If there are any miraculous events, I am not aware of them.
Technology, science and society don't exist in vacuum, as you noted, most discoveries are a logical next step. While it's important to distinguish incremental improvements of existing theories or technologies (like steadily raising speed of CPU clocks, or increasing precision of measurement of physical constants) from basic research discovering new phenomena and leading to new technologies (by feeding applied research with those phenomena and ideas), they both work by building on existing foundations. Main difference is, in latter you can't really predict what you will find (that's kind of a point of basic research, to find out), while in former you can make general projections and predictions on rate of improvement and limits.
Most of the science and technology (if not all) would be discovered later by someone else if for some reason historical discoverer wasn't available.
Same works in reverse, many technologies and ideas appeared before their time, and slid into obscurity, because there was no need of them, or there was no axillary tech to make them useful.
Good examples are steam power, mechanical computers and smartphones. While they are examples of ideas or devices failing to catch on prematurely, they show exactly why that happens, and what happens later, when, figuratively speaking, world is ready and time has come for them to catch on.
First steam power dates back to antiquity. It's simple, but shows that work can be extracted. However, without auxiliary knowledge, like knowledge of thermodynamics, it wasn't improved to the point of being useful, furthermore, there wasn't so much need for mechanical power back then. Through most of history, windmills and watermills were sufficient, until advancements in tools led to construction of mechanical looms and lathes, which rapidly increased demand for mechanical energy.

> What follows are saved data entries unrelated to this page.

--- src/rtl/output_stream_ctrl.sv ---
// Output stage between the hard limiter and the streaming output port.
// Samples are gated by the iteration controller's output-enable and buffered in
// a small circular FIFO. The FIFO drains over a ready/valid interface, and the
// emitted samples are framed with SOP/EOP markers at a fixed frame length.
module output_stream_ctrl #(
  parameter int unsigned DATA_WIDTH = 16,
  parameter int unsigned FIFO_DEPTH = 8,
  parameter int unsigned FRAME_LEN  = 256
) (
  input  logic                                  clock,
  input  logic                                  reset,
  input  logic [DATA_WIDTH-1:0]                 limiter_data,
  input  logic                                  limiter_valid,
  output logic                                  limiter_ready,
  input  logic                                  iter_output_enable,
  output logic [DATA_WIDTH-1:0]                 out_data,
  output logic                                  out_valid,
  input  logic                                  out_ready,
  output logic                                  out_startofpacket,
  output logic                                  out_endofpacket,
  output logic [$clog2(FIFO_DEPTH+1)-1:0]       fifo_level,
  output logic [31:0]                           discard_count
);

  localparam int unsigned PtrW = $clog2(FIFO_DEPTH);
  localparam int unsigned LvlW = $clog2(FIFO_DEPTH + 1);
  // Keep the frame counter at least one bit wide so FRAME_LEN=1 still elaborates.
  localparam int unsigned CntW = (FRAME_LEN > 1) ? $clog2(FRAME_LEN) : 1;

  localparam logic [LvlW-1:0] FullLvl = LvlW'(FIFO_DEPTH);
  localparam logic [CntW-1:0] LastCnt = CntW'(FRAME_LEN - 1);

  logic [DATA_WIDTH-1:0] mem_q [FIFO_DEPTH];

  logic [PtrW-1:0] wr_ptr_q, wr_ptr_d;
  logic [PtrW-1:0] rd_ptr_q, rd_ptr_d;
  logic [LvlW-1:0] level_q, level_d;
  logic [CntW-1:0] frame_cnt_q, frame_cnt_d;
  logic [31:0]     discard_q, discard_d;

  logic in_fire, out_fire, push, drop;

  // Handshake decode; ready depends only on reset and occupancy (no bypass when full).
  always_comb begin
    limiter_ready = ~reset & (level_q != FullLvl);
    out_valid     = (level_q != '0);
    in_fire       = limiter_valid & limiter_ready;
    out_fire      = out_valid & out_ready;
    push          = in_fire & iter_output_enable;
    drop          = in_fire & ~iter_output_enable;
  end

  // Next-state for pointers, occupancy, frame position and discard counter.
  always_comb begin
    wr_ptr_d    = wr_ptr_q;
    rd_ptr_d    = rd_ptr_q;
    level_d     = level_q;
    frame_cnt_d = frame_cnt_q;
    discard_d   = discard_q;

    // Pointers wrap naturally because FIFO_DEPTH is a power of two.
    if (push) wr_ptr_d = wr_ptr_q + PtrW'(1);
    if (out_fire) rd_ptr_d = rd_ptr_q + PtrW'(1);

    unique case ({push, out_fire})
      2'b10:   level_d = level_q + LvlW'(1);
      2'b01:   level_d = level_q - LvlW'(1);
      default: level_d = level_q;
    endcase

    if (out_fire) begin
      frame_cnt_d = (frame_cnt_q == LastCnt) ? '0 : frame_cnt_q + CntW'(1);
    end

    if (drop && (discard_q != '1)) discard_d = discard_q + 32'd1;
  end

  // State registers with synchronous active-high reset.
  always_ff @(posedge clock) begin
    if (reset) begin
      wr_ptr_q    <= '0;
      rd_ptr_q    <= '0;
      level_q     <= '0;
      frame_cnt_q <= '0;
      discard_q   <= '0;
    end else begin
      wr_ptr_q    <= wr_ptr_d;
      rd_ptr_q    <= rd_ptr_d;
      level_q     <= level_d;
      frame_cnt_q <= frame_cnt_d;
      discard_q   <= discard_d;
    end
  end

  // Sample storage; contents need no reset since out_data is masked while empty.
  always_ff @(posedge clock) begin
    if (push) mem_q[wr_ptr_q] <= limiter_data;
  end

  // Output view of the head entry and frame markers, all from registered state.
  always_comb begin
    out_data          = out_valid ? mem_q[rd_ptr_q] : '0;
    out_startofpacket = out_valid & (frame_cnt_q == '0);
    out_endofpacket   = out_valid & (frame_cnt_q == LastCnt);
    fifo_level        = level_q;
    discard_count     = discard_q;
  end

endmodule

At the same time, mechanical tools, allowed for construction of more precise parts, in greater quantity, leading to positive feedback loop of industrialisation.
Antikythera mechanism was a remarkable mechanical astronomical/astrological computer from antiquity. However, it was designed to be more precise than tools and craft of the time could build it. At the same time, there was no computer science, calculus, or even concept of "0". Because of lack of axillary knowledge and technology, whoever designed and built it wasn't able to generalise the device and thus, it remained a very specialised novelty.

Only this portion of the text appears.